Never has a book made me vomit. I’ve been made queasy (thanks Margaret Atwood), angry, and sleepy (looking at you, Owen King and dad); once I cried, twice if you count the education psychology textbook that cost a lot of allowance and seemed to be written in early Aramaic. But no vomiting. I considered myself made of sterner stuff, I suppose.
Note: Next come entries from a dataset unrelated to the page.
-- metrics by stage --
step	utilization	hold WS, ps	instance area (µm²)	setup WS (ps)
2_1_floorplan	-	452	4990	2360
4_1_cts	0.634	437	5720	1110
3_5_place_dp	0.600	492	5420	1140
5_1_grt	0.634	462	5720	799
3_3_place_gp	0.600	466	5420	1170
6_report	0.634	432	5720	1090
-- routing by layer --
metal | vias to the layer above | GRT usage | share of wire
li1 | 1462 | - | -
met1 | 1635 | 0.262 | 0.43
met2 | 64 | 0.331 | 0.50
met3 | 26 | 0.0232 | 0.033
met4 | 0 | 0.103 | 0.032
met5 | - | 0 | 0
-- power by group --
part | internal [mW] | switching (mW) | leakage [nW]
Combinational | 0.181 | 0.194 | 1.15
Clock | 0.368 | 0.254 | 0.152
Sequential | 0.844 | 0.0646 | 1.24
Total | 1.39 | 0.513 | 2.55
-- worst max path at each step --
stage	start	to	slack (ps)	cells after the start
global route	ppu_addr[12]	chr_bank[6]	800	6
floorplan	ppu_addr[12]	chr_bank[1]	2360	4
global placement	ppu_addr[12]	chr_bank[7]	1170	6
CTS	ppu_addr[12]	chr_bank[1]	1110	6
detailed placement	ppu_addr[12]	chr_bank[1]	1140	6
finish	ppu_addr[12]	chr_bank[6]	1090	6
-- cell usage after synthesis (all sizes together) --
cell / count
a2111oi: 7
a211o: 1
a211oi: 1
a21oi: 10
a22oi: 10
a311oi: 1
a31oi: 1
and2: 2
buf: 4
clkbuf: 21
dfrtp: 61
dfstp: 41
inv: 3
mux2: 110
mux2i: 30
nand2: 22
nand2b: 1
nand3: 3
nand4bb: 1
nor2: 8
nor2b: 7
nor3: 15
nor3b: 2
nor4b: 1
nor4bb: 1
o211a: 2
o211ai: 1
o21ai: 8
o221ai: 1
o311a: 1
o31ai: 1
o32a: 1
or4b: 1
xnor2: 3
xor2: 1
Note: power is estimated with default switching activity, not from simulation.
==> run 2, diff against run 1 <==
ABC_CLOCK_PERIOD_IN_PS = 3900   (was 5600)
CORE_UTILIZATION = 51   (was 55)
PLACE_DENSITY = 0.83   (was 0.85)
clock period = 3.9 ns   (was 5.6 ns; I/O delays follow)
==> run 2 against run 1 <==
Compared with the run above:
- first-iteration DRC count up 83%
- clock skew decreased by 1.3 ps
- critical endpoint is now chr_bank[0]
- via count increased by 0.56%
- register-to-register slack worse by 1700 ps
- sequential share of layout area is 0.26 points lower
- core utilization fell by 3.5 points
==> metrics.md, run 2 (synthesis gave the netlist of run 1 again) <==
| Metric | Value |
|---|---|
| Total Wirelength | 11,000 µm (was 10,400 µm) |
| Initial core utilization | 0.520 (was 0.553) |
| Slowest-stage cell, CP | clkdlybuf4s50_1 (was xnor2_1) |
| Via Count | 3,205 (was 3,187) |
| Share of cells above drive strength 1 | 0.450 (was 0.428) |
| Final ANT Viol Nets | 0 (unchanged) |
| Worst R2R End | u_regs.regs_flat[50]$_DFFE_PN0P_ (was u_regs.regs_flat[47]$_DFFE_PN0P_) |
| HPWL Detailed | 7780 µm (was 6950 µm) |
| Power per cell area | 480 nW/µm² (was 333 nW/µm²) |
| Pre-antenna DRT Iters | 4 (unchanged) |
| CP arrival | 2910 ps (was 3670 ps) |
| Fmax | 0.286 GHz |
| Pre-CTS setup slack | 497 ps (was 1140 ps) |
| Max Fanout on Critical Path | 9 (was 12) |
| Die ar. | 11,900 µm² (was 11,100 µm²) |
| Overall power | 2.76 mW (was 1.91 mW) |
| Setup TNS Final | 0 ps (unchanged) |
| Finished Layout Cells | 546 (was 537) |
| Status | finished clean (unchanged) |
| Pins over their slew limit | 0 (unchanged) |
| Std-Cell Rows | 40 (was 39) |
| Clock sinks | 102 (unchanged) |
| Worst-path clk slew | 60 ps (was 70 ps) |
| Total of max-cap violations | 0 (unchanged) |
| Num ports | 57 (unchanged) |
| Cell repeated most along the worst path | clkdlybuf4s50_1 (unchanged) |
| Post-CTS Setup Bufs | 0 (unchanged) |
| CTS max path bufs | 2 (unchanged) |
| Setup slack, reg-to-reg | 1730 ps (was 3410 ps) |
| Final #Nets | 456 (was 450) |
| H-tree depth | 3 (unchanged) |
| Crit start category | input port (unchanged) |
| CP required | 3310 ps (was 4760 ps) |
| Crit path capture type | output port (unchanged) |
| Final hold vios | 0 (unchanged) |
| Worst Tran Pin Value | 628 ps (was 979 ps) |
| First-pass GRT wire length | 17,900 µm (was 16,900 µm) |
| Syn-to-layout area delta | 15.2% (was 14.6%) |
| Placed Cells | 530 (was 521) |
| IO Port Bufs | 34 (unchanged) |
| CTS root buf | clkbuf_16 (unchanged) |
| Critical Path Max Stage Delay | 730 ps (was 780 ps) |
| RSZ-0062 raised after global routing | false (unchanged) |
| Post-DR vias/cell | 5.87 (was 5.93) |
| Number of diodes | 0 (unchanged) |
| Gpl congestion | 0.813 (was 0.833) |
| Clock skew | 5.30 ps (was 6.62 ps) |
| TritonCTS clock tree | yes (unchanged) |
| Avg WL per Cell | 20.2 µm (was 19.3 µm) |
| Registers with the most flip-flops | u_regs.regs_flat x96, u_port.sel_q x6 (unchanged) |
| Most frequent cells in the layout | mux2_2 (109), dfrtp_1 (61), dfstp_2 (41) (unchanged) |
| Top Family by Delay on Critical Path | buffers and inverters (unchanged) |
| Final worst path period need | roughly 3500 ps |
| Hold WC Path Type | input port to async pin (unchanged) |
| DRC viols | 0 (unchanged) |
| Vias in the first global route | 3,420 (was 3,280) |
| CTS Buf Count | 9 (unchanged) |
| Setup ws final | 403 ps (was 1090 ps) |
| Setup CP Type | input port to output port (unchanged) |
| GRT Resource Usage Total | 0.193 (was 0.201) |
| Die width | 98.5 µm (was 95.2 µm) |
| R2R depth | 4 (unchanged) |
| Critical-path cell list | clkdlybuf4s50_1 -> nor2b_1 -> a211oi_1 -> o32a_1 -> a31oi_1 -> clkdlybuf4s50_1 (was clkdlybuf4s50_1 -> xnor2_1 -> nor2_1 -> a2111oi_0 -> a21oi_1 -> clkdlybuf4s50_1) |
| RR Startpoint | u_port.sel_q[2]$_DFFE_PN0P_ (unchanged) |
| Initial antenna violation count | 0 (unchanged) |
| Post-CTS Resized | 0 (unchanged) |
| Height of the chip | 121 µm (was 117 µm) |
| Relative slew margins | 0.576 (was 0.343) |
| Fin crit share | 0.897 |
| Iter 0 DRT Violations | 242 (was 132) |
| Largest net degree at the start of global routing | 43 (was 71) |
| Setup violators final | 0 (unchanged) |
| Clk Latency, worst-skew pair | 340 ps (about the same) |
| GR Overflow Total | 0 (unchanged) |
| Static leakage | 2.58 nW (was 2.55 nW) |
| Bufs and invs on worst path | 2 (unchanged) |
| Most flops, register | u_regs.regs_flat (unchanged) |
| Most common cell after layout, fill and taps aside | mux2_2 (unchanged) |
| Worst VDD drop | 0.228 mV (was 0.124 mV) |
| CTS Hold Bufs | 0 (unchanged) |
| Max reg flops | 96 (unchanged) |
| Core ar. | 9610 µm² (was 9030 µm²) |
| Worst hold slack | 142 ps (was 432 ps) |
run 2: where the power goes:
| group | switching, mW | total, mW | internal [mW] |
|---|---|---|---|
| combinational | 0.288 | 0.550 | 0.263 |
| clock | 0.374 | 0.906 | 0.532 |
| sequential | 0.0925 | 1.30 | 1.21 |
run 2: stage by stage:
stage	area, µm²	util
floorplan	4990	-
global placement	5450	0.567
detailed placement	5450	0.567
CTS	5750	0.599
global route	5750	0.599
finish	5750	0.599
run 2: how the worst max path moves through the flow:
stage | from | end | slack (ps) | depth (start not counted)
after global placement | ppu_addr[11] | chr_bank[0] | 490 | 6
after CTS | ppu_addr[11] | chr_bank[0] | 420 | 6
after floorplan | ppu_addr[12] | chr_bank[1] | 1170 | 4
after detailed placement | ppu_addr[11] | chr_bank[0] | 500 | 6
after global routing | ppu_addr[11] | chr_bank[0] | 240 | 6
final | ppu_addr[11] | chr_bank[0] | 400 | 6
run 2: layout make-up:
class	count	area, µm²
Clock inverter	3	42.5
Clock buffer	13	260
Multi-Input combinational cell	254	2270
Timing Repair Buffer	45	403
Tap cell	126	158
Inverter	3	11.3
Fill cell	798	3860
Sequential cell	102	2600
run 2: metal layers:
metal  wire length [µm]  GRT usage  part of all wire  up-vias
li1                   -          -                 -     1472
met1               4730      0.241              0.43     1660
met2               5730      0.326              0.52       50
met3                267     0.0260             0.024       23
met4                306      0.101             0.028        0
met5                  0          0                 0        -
--- src/rtl/dbc_pkg.sv ---
package dbc_pkg;

    typedef enum logic [1:0] {
        SRC_BMOV  = 2'd0,
        SRC_FETCH = 2'd1,
        SRC_TABLE = 2'd2,
        SRC_RSVD  = 2'd3
    } ld_src_e;

    typedef enum logic [1:0] {
        ST_IDLE  = 2'd0,
        ST_COUNT = 2'd1,
        ST_DONE  = 2'd2
    } dbc_state_e;

endpackage

--- src/rtl/dbc_load_sel.sv ---
module dbc_load_sel
    import dbc_pkg::*;
#(
    parameter int CNT_W  = 24,
    parameter int WORD_W = 32
) (
    input  logic              ld_valid,
    input  logic [1:0]        ld_src,
    input  logic [WORD_W-1:0] insn_word,
    input  logic [CNT_W-1:0]  offset_in,
    input  logic              tgt_mode,
    input  logic              cmd_phase,
    output logic              ld_take,
    output logic              ld_arm,
    output logic [CNT_W-1:0]  ld_val,
    output logic              ld_zero_err
);

    ld_src_e src_e;
    logic    exempt;

    assign src_e  = ld_src_e'(ld_src);
    assign exempt = tgt_mode && cmd_phase;

    always_comb begin
        ld_take = 1'b0;
        ld_arm  = 1'b0;
        ld_val  = '0;
        unique case (src_e)
            SRC_BMOV: begin
                ld_take = ld_valid;
                ld_arm  = ld_valid;
                ld_val  = insn_word[CNT_W-1:0];
            end
            SRC_FETCH: begin
                ld_take = ld_valid;
                ld_val  = insn_word[CNT_W-1:0];
            end
            SRC_TABLE: begin
                ld_take = ld_valid;
                ld_val  = offset_in;
            end
            SRC_RSVD: begin
                ld_take = 1'b0;
            end
        endcase
    end

    assign ld_zero_err = ld_arm && (ld_val == '0) && !exempt;

endmodule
It’s the things Christina Dalcher doesn’t say, not so ironically, both through her descriptions and through Dr. Jean McClellan, Dalcher’s narrator and linguistically brilliant stand-in in Vox, that brought the bile up a few times before it couldn’t be held back. Two days, full retail standard shifts of reading and reeling, with the bathroom garbage pail nearby and I could put Vox down again, back on the shelf. I told myself I didn’t have to be scared anymore, or angry, or sickened, or frightened, or terrified or edge-of-my-seat incensed any longer. Dalcher’s vision of a near future America, shredded by Trumpism and left vulnerable to Christian religious extremism and its racist, homophobic and markedly sexist children, lounges like an alert and predatory crocodile in the cracks between her sentences, secret meetings and clandestine conversations, ready to pull unwary readers under the water in its jaws permanently. Perhaps it's the bleeding-edge modernity of this twenty-first-century Handmaid’s Tale, or the compelling characters and readability, that scares the wits out of you. Even after it was back precariously on the shelf, Vox left me wrung out as a reader and emptied out physically as a woman and a human. I had to get rid of it. That copy. Not indefinitely of course. But there are so many others who need to read it—now!—with a sick bag for their discomfort if necessary: young women, new women, teenage girls and teenage boys, young men, old men, dowager empresses of generations past, Americans, Canadians, humans. To read it, and then to shout as loud as they can. Over and over again.
Joelle Tymchuk grew up all over Alberta, in small towns and big cities, and now lives near Edmonton where she teaches junior high English Language Arts and Japanese as a second language. She enjoys her story infusions via novels and Netflix, comic books and cereal boxes. Her story “Last Born” appeared in The Fiddlehead no. 280 (Summer 2019).